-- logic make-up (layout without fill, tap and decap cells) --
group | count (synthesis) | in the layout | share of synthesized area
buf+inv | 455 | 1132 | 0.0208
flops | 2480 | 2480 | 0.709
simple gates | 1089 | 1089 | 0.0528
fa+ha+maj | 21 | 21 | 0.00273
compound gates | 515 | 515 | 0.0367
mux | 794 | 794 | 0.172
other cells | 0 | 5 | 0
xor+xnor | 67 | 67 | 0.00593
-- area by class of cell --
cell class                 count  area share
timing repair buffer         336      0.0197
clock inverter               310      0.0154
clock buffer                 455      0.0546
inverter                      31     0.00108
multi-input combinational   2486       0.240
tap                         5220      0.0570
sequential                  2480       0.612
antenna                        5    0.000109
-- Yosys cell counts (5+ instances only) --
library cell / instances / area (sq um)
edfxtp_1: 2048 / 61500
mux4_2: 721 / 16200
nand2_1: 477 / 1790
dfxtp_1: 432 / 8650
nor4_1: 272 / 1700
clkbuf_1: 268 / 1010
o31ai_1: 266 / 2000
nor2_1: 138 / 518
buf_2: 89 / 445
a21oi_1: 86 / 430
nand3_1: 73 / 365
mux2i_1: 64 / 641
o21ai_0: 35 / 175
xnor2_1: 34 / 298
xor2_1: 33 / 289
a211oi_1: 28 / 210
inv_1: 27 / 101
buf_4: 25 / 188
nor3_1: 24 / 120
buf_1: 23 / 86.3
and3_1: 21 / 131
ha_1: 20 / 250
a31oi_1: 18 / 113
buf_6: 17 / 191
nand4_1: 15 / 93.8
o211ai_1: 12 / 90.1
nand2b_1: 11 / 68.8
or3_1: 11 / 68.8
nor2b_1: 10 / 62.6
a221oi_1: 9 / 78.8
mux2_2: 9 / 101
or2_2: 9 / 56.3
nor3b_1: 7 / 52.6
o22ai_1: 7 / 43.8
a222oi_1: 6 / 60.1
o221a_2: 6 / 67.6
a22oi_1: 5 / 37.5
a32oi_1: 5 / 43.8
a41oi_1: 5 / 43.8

══════════════════════════════

Prompt
For each line of the data that has the word "cells", report that line.

Solution below
-- logic make-up (layout without fill, tap and decap cells) --
other cells | 0 | 5 | 0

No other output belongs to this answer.